The following is custom research conducted on behalf of Consolidated Rock Holding Company. You should probably do your own due diligence and this should not be considered investment advice.

IBEX Technologies (TSXV:IBT) is a microcap company operating in the biomedical field. With a $2.5 MM market capitalization at its current share price of $0.11, the market is clearly not expecting big things from the company. However, the company has a very different business profile from the standard early stage pharmaceutical company. The more standard model is a team of researchers with an idea raise a pile of cash and then spend it trying to create a drug or medical device. That is very much a boom-bust model, where things are either a large success or an abject failure. IBEX has a less bifurcated future ahead of it, as its business is the manufacture of enzymes for various purposes. That means the company has revenue, and has been profitable year to date.

Products

The company has two primary products, the first (and most important) is a heparin blocking enzyme called Heparinase I. It attaches to Heparin, which is commonly used as a blood clotting drug, and deactivates it. That makes it useful as part of a test for how well a patient’s blood is clotting on its own. A blood sample can have Heparinase added to it, which deactivates the Heparin the patient has received, and a blood clotting test can be performed on the sample, which allows a determination of whether the patient still requires clotting medications, which have significant side effects.

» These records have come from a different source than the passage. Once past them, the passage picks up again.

## config.mk

```make
export PLATFORM = sky130hd
export DESIGN_NAME = async_serial_transceiver
export DESIGN_NICKNAME = d
export VERILOG_FILES = /design/src/verilog/skid_buffer.v /design/src/verilog/async_serial_transceiver.v
export VERILOG_INCLUDE_DIRS = /design/src /design/src/verilog
export SDC_FILE = /design/constraint.sdc
export NUM_CORES = 1
export LEC_CHECK = 0
export CORE_MARGIN = 5
export CORE_UTILIZATION = 56
export DETAILED_ROUTE_END_ITERATION = 7
export DONT_BUFFER_PORTS = 1
export GPL_TIMING_DRIVEN = 0
export PLACE_DENSITY = 0.73
export SYNTH_ARGS = -nofsm -noshare
export SYNTH_HDL_FRONTEND = slang
export SYNTH_SLANG_ARGS = --single-unit
```

## constraint.sdc

```tcl
create_clock -name core_clk -period 2.4 [get_ports core_clk]
set_input_delay 0.48 -clock core_clk [delete_from_list [all_inputs] [get_ports core_clk]]
set_output_delay 0.48 -clock core_clk [all_outputs]
set_load 0.01 [all_outputs]
```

From an investment point of view, having the enzyme used as a consumable in a regular test implies continued demand, especially given that Heparin is often used in the care of the elderly, which is a fast growing portion of the healthcare market.

The second product is an arthritis assay kit, used for evaluating cartilidge degradation. It is only approved for research use, which limits the end market to academic institutions and pharmaceutical companies for their internal use. If the company were to get it approved for use as a medical test for patients the size of their market would dramatically increase, although it seems additional research and significant regulatory expenses would be required for that to occur, so I have not included it as part of my valuation.

Corporate Governance

The company seems to have unusually good corporate governance for a firm of its size. The disclosures list no related party transactions at all, which is highly unusual in microcaps. Almost always is there a third party CFO getting paid for consulting work, or office space getting leased from an officer. While these transactions are often fair to the companies that do them (and often required as microcaps often don’t have the balance sheet to own their own buildings) the fact that IBEX is operating without them is a fundamentally good thing. There are outstanding stock options for between 4% and 5% of the outstanding shares, which is within a range I would consider reasonable.

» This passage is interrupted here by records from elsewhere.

### src/hdl/ctlc_pkg.sv
// constants shared by the carrier timer link control block
package ctlc_pkg;
    // register offsets (8-bit address, 8-bit data)
    localparam logic [7:0] OFS_LINK_CTRL  = 8'h01;
    localparam logic [7:0] OFS_SHORT_CTRL = 8'h02;
    localparam logic [7:0] OFS_SHORT_HI   = 8'h03;
    localparam logic [7:0] OFS_SHORT_LO   = 8'h04;
    localparam logic [7:0] OFS_LONG_CTRL  = 8'h05;
    localparam logic [7:0] OFS_LONG_HI    = 8'h06;
    localparam logic [7:0] OFS_LONG_LO    = 8'h07;
    localparam logic [7:0] OFS_IRQ_STAT   = 8'h08;
    localparam logic [7:0] OFS_IRQ_MASK   = 8'h09;

    // link control fields
    localparam int BIT_MODE      = 7;
    localparam int BIT_PIN_SEL   = 6;
    localparam int FLD_LOGIC_HI  = 5;
    localparam int FLD_LOGIC_LO  = 4;
    localparam int FLD_OUT_HI    = 3;
    localparam int FLD_OUT_LO    = 2;
    localparam int BIT_SHORT_INI = 1;
    localparam int BIT_LONG_INI  = 0;

    // timer control fields
    localparam int BIT_TMR_EN     = 7;
    localparam int BIT_TMR_SINGLE = 6;

    // interrupt status bits
    localparam int IRQ_SHORT_TC = 0;
    localparam int IRQ_LONG_TC  = 1;
    localparam int IRQ_FALL     = 2;
    localparam int IRQ_RISE     = 3;

    localparam logic [7:0] LINK_CTRL_RST = 8'h00;
    localparam logic [7:0] TMR_RST       = 8'h00;
    localparam logic [3:0] IRQ_RST       = 4'h0;

    // combining logic codes
    localparam logic [1:0] LOGIC_AND  = 2'h0;
    localparam logic [1:0] LOGIC_OR   = 2'h1;
    localparam logic [1:0] LOGIC_NOR  = 2'h2;
    localparam logic [1:0] LOGIC_NAND = 2'h3;

    // output behaviour codes
    localparam logic [1:0] OUT_NORMAL   = 2'h0;
    localparam logic [1:0] OUT_PINGPONG = 2'h1;
    localparam logic [1:0] OUT_FORCE_LO = 2'h2;
    localparam logic [1:0] OUT_FORCE_HI = 2'h3;

    // demodulator edge and filter codes
    localparam logic [1:0] EDGE_FALL = 2'h0;
    localparam logic [1:0] EDGE_RISE = 2'h1;
    localparam logic [1:0] EDGE_BOTH = 2'h2;
    localparam logic [1:0] FILT_NONE = 2'h0;
    localparam logic [1:0] FILT_4    = 2'h1;
    localparam logic [1:0] FILT_8    = 2'h2;
    localparam logic [3:0] FILT_4_CYCLES = 4'h4;
    localparam logic [3:0] FILT_8_CYCLES = 4'h8;

    localparam int SCLK_DIV_DEFAULT = 2;
endpackage : ctlc_pkg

The CEO also holds the office of Chairman, which is generally undesirable, but owns nearly 10% of the outstanding shares, which is very desirable. One of the other directors own a little of 3% of the shares, which means that inside ownership is strong enough for incentives to be ok, but the company is not controlled either, so would be subject to activist forces if they decided to abuse shareholders for some reason. Interestingly, the CEOs salary has been decreasing, and was $205,000 in 2015.

Customer Concentration

The company has one large customer that has accounted for 40% of its sales so far this year. That implies a significant dependence on that customer. They have a second large customer as well, such that their top two customers are approximately 50% of their business

Source: Interim Financials, Quarter Ended April 30, 2016

The company has indicated that their biggest customer was on an inventory build-up during the first two quarters of fiscal 2016, and that the reduction of spending by this customer is responsible for the switch from a large profit to a loss in Q3. The veracity of this statement seems to be the most important risk factor facing the company, as if they are able to keep up their Q1-Q3 earnings pace the valuation is likely excessively cheap. However, the company’s most recent MD&A says the following:

As mentioned above, we have benefited in Fiscal Year 2016 from one customer’s need to build inventory for internal logistical reasons. As a result we expect that Fiscal Year 2017 results will be significantly lower than Fiscal Year 2016 as that customer returns to their normal purchase pattern.

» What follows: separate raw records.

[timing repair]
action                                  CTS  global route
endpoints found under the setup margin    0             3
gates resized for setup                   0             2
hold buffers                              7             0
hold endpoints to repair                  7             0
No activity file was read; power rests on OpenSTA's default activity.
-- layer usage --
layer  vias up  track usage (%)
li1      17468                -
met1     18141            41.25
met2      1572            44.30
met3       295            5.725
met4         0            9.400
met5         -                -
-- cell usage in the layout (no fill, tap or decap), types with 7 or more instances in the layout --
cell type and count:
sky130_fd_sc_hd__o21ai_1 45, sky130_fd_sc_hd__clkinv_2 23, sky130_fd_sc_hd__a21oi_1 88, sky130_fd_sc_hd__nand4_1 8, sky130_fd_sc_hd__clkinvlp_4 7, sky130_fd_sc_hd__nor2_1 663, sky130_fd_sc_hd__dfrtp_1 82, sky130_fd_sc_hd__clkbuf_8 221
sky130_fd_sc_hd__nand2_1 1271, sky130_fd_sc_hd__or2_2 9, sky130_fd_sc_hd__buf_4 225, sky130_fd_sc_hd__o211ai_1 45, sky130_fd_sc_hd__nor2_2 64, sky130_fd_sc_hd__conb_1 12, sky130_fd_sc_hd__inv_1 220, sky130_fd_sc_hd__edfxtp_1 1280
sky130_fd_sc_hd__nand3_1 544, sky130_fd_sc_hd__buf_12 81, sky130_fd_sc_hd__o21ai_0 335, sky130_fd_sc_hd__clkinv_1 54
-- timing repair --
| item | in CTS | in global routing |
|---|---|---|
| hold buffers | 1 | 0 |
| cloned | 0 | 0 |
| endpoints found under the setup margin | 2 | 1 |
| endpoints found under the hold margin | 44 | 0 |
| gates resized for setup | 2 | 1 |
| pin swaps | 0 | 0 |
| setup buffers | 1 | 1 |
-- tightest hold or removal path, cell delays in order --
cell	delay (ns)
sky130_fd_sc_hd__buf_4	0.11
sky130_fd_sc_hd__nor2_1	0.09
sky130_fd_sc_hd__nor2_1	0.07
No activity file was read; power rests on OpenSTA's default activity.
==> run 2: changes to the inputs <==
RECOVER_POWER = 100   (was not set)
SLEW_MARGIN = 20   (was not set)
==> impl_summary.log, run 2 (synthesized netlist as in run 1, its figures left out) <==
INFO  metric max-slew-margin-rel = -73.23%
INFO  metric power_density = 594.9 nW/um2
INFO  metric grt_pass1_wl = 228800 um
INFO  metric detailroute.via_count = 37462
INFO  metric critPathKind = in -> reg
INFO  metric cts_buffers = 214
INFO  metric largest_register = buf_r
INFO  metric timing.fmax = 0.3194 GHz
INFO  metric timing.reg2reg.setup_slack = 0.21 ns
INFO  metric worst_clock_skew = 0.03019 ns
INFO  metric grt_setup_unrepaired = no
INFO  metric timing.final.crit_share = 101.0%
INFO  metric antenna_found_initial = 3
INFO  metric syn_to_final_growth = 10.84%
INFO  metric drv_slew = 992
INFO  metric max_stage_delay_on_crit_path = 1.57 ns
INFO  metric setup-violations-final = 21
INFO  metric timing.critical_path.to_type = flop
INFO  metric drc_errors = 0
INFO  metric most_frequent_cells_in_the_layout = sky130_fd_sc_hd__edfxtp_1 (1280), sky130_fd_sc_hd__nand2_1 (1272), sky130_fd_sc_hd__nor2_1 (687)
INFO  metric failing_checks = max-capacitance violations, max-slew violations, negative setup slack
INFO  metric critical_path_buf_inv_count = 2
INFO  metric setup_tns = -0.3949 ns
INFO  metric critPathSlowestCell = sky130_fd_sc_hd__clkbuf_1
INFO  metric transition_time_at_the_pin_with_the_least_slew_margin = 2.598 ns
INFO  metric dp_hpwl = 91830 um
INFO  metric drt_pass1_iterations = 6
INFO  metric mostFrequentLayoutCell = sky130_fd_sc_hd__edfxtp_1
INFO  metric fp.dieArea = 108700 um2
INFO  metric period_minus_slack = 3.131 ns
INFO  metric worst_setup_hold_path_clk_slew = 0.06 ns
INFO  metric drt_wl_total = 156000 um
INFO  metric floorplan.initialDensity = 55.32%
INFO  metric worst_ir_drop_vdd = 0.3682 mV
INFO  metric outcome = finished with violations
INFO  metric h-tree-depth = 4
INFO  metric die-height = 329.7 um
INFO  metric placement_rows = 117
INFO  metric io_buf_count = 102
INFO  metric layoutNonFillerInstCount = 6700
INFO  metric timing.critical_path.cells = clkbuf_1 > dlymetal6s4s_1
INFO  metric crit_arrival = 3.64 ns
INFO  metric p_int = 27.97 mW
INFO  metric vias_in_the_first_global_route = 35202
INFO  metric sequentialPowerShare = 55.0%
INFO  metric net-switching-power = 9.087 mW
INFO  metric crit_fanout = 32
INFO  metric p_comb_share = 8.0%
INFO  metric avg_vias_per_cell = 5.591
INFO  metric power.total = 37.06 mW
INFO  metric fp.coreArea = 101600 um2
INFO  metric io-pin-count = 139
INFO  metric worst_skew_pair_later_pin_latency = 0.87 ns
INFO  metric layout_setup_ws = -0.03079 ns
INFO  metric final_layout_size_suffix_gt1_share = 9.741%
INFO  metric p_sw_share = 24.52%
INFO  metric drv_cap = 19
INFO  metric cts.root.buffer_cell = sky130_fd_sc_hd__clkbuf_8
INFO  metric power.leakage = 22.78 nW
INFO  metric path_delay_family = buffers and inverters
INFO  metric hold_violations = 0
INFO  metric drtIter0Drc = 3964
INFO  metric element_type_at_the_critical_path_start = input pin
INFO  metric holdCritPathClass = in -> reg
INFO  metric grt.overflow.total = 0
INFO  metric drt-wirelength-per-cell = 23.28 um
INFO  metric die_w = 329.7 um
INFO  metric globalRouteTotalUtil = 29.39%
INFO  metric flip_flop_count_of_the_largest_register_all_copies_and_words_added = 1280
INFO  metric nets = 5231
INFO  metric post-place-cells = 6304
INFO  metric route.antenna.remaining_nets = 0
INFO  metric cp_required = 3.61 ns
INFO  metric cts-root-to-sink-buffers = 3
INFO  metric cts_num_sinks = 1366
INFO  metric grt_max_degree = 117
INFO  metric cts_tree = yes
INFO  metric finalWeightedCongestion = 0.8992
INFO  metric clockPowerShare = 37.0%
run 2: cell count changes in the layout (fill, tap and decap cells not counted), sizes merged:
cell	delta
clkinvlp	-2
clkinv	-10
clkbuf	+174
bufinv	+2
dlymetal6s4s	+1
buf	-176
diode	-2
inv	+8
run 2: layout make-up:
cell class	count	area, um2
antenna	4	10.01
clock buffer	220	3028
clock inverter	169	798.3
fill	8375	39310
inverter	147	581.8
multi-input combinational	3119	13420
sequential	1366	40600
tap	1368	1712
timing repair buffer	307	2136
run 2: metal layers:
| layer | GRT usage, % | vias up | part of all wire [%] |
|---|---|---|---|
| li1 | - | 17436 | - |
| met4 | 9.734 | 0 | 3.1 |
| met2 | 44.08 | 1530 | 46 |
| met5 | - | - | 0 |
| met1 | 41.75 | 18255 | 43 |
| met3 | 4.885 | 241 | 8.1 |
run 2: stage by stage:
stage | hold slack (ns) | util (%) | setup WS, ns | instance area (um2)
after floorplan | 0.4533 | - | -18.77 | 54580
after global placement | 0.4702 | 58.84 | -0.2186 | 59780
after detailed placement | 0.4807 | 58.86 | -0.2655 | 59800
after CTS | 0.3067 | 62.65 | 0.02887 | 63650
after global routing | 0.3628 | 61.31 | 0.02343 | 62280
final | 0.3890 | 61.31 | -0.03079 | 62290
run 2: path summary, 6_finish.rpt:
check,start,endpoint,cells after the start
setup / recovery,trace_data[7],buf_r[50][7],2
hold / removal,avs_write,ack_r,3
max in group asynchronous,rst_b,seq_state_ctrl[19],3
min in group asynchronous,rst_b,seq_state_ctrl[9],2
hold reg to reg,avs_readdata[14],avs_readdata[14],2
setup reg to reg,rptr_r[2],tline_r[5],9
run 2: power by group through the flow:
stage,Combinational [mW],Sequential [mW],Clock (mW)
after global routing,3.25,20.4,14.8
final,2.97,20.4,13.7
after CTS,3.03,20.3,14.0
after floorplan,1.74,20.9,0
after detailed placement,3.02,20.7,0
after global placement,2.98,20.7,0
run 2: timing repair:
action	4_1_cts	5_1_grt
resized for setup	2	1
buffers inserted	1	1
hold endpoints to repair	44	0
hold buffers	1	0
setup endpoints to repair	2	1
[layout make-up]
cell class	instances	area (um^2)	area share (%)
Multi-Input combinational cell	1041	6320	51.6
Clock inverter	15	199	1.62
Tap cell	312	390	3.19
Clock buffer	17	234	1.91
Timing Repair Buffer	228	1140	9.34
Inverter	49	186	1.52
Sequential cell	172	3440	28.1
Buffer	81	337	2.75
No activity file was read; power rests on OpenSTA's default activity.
## config.mk

```make
export PLATFORM = sky130hd
export DESIGN_NAME = pmux_pin_mux
export DESIGN_NICKNAME = d
export VERILOG_FILES = /design/src/include/pmux_pkg.sv /design/src/rtl/pmux_sync.sv /design/src/rtl/pmux_pin_mux.sv
export SDC_FILE = /design/constraint.sdc
export NUM_CORES = 1
export LEC_CHECK = 0
export ABC_AREA = 1
export BUFFER_PORTS_ARGS = -buffer_cell sky130_fd_sc_hd__buf_2
export CAP_MARGIN = 20
export CORE_MARGIN = 8
export CORE_UTILIZATION = 40
export DETAILED_ROUTE_END_ITERATION = 12
export GPL_TIMING_DRIVEN = 0
export PLACE_DENSITY = 0.73
export SYNTH_ARGS = -nofsm -noshare
export SYNTH_HDL_FRONTEND = slang
export SYNTH_HIERARCHICAL = 1
export SYNTH_SLANG_ARGS = --single-unit
```

## constraint.sdc

```tcl
create_clock -name core_clk_in -period 0.96 [get_ports core_clk_in]
set_input_delay 0.192 -clock core_clk_in [delete_from_list [all_inputs] [get_ports core_clk_in]]
set_output_delay 0.192 -clock core_clk_in [all_outputs]
set_load 0.02 [all_outputs]
```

Fiscal Year 2018 is expected to be an improvement on Fiscal Year 2017 as we anticipate a major customer will roll-out a new product. However, as marketing success is customer dependent, no assurances can be given that the revenues forecasted will materialize as planned.

To forecast earnings going forward, I have generated what I believe is the quarterly spending by this customer for the current and previous fiscal year.

Given the trajectory of Customer A spending reported, it appears to me that the company received approximately $770,000 of extra revenue for inventory building between Q4 2015 and Q2 2016. Carefully reading the statement above and observing the return roughly to trend in Q3 2016, I am forecasting sales to Customer A of $225,000 per quarter going forward. That seems roughly consistent with the 2014–2016 sales trend excluding the inventory build-up.

The company earned $1.03 MM in the trailing twelve month period, so even if one assumes all of the ‘excess’ customer A revenue was 100% gross margin (and their costs are not likely to be all fixed) the company would still have earned $0.3 MM in the TTM period.

The risk to this approach is that their sales to other customers were also down 24% year over year and 33% sequentially in Q3 2016. If that sales performance to their remaining customers is the start of a trend rather than an aberration, that combined with lower customer A sales will be very value destructive.

Valuation

Assuming the company is able to keep its sales to its other customers at its TTM levels, the valuation at its current $0.10 share price is relatively attractive. Given that the business is of reasonable quality and that there are barriers to entry when one is growing proprietary blood coagulant bonding enzymes, 10X earnings is not unreasonable, even for a very small company, which would value the operating business at $3.0 MM.

The company also has an excellent balance sheet, with $4.0 MM of current assets against $1.6 MM of total liabilities. Given that nearly $3 MM of the current assets are cash, I think it’s fair to add the excess current assets to the valuation, which adds another $2.4 MM to the value.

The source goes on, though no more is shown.